摘要
棉花(Gossypium spp.)是世界上最重要的天然纤维作物。棉属包括约45个二倍体种和5个异源四倍体种,其中栽培种4个,分别是亚洲棉(G. arboreum),草棉(G. herbaceum),陆地棉(G. hirsutum)和海岛棉(G. barbadense).陆地棉(G. hirsutum)提供了世界棉花总产量的95%以上。
但是,作为纺织工业的主要原材料,陆地棉(G. hirsutum)的纤维长度、比强度和细度等纤维品质性状,均比海岛棉(G. barbadense)差。尽管我国自主育成棉种的纤维品质能基本满足当前纺织工业生产的要求,但由于其长度过于单一、纤维比强度较低并且纤维较粗,不能达到高档纺织品的原料要求。随着人们生活水平的提高及棉纺织技术的革新,对棉花纤维品质的要求日益增高。在兼顾产量的同时,大幅、快速的改良纤维品质成为了棉花遗传改良的新焦点。
传统的遗传改良已经为我们育成了一批高产、优质的陆地棉品种。但是由于其选育周期长、效率低、并且棉花纤维品质和产量性状受数量性状基因控制且呈负相关关系,所以传统的遗传改良已经不能满足我们的需要。DNA分子标记技术的出现,为棉花的遗传改良提供了一种快速、准确的选择方法。通过对棉花高品质纤维QTL的分子标记筛选,利用与纤维品质QTL紧密连锁的分子标记进行辅助选择,能够有效的提高选择效率,有助于我国棉花品种的纤维品质水平的提高。目前,陆地棉种间(interspecific)图谱虽然较为饱和,但不能直接用于陆地棉栽培种的改良。而陆地棉种内(intraspecific)图谱的覆盖度及标记密度远达不到分子标记辅助选择和图位克隆的要求。现在以SSR标记为主的陆地棉种内图谱的最大覆盖度约为70%。
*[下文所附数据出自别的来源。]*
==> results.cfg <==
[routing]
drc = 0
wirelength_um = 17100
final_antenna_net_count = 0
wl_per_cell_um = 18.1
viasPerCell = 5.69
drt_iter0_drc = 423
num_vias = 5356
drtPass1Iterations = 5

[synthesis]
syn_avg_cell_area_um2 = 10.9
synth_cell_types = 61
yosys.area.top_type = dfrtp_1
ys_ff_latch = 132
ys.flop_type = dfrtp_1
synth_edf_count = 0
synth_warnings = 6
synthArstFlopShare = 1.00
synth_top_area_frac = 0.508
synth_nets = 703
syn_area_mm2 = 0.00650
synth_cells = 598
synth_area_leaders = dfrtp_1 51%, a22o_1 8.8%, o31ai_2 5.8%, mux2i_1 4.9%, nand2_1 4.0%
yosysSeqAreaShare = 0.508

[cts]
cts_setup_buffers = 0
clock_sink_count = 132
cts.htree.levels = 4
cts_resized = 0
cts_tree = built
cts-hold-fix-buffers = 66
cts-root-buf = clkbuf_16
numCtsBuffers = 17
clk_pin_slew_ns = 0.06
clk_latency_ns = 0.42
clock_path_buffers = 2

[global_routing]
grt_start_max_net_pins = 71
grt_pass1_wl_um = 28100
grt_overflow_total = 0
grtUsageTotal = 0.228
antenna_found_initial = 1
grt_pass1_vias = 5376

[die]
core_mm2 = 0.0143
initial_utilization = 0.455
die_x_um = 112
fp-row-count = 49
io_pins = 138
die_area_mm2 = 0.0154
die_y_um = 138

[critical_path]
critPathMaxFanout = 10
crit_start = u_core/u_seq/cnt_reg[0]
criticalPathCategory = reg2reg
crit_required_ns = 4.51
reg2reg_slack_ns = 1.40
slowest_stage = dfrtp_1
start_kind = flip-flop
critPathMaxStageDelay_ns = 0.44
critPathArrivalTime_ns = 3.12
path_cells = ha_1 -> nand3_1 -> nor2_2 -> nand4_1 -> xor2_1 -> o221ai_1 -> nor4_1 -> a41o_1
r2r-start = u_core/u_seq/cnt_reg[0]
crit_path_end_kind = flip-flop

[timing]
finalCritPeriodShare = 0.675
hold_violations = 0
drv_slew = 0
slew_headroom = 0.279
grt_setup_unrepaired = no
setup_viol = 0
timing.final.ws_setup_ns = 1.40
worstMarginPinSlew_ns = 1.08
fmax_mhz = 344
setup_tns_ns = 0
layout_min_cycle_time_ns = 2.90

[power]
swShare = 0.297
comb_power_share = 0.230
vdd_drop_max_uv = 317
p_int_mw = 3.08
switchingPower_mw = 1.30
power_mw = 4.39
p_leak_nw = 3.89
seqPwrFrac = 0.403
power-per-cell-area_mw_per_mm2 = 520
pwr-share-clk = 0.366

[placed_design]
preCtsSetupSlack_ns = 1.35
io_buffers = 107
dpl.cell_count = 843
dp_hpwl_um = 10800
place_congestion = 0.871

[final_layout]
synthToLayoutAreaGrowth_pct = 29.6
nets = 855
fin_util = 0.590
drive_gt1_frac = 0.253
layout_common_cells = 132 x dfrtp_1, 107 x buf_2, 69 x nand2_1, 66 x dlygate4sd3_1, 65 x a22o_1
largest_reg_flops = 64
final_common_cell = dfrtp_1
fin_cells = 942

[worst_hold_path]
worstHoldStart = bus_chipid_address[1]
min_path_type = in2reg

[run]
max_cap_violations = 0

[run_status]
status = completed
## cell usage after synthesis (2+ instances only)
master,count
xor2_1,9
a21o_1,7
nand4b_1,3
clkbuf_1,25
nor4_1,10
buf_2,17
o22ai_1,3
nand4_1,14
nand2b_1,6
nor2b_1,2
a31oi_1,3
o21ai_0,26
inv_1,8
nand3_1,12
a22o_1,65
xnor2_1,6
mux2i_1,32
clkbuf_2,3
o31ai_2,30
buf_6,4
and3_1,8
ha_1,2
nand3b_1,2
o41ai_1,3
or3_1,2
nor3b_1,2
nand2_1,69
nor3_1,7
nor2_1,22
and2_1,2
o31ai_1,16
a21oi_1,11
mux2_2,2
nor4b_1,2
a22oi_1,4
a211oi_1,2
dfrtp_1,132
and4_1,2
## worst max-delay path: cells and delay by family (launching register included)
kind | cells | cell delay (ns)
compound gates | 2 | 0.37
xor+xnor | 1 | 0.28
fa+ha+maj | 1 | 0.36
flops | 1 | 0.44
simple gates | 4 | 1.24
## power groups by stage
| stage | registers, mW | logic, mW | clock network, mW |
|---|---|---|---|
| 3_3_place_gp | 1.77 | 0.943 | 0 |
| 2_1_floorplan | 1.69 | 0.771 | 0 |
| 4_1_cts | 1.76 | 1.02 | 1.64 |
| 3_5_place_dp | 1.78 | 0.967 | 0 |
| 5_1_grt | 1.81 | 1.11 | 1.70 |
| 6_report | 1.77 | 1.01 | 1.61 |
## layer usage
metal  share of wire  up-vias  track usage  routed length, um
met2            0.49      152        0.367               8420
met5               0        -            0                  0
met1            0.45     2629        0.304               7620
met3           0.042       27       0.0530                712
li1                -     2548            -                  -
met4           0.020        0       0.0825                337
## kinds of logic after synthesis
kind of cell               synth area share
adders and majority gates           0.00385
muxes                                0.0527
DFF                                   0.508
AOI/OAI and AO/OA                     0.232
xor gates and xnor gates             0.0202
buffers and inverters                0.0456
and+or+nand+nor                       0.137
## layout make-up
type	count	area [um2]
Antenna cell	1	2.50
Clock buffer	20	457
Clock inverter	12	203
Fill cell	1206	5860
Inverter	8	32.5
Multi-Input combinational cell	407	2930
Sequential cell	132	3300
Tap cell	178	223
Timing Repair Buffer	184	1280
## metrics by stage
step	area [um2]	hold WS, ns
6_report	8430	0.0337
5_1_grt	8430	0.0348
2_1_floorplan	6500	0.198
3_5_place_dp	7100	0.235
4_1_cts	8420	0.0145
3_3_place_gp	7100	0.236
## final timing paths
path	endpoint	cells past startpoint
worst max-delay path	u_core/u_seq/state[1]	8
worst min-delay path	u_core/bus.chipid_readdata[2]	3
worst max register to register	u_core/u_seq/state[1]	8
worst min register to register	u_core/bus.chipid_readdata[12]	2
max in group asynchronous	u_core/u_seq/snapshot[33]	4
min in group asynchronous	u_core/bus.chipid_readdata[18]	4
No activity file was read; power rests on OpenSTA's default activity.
复合杂交群体是由三个或三个以上亲本杂交产生的群体,这类群体经常用于作物栽培品种的选育,通过表型选择累积有利的加性效应等位基因来达到对目的性状的改良。然而,目前大多数陆地棉遗传连锁分析和QTL定位都基于两亲本衍生出的群体,如:F2,BC和RIL等。利用两亲本群体进行连锁分析和QTL定位具有很大的局限性,因为早期陆地棉品种选育多通过种内品种间杂交选育品种,使得陆地棉的遗传背景变得十分狭窄,两亲本间的遗传差异较小,获得多态性标记较为困难,所以两亲本的陆地棉种内遗传连锁图谱都表现出较低的标记密度和覆盖度。并且使用两亲本群体进行QTL定位,所检测的到的QTL仅仅是该性状的部分遗传结构,大量的QTL信息都没有被检测到。同时,最多只有两个等位基因的效应能够被检测到,这也大大限制了两亲本遗传连锁图谱定位的QTL在分子标记辅助选择中的应用。而利用复合杂交群体进行连锁分析和QTL定位不仅可以增加遗传连锁图谱的密度,还可以检测到更多的QTL信息,从而定位的QTL在分子标记辅助育种有较好的应用。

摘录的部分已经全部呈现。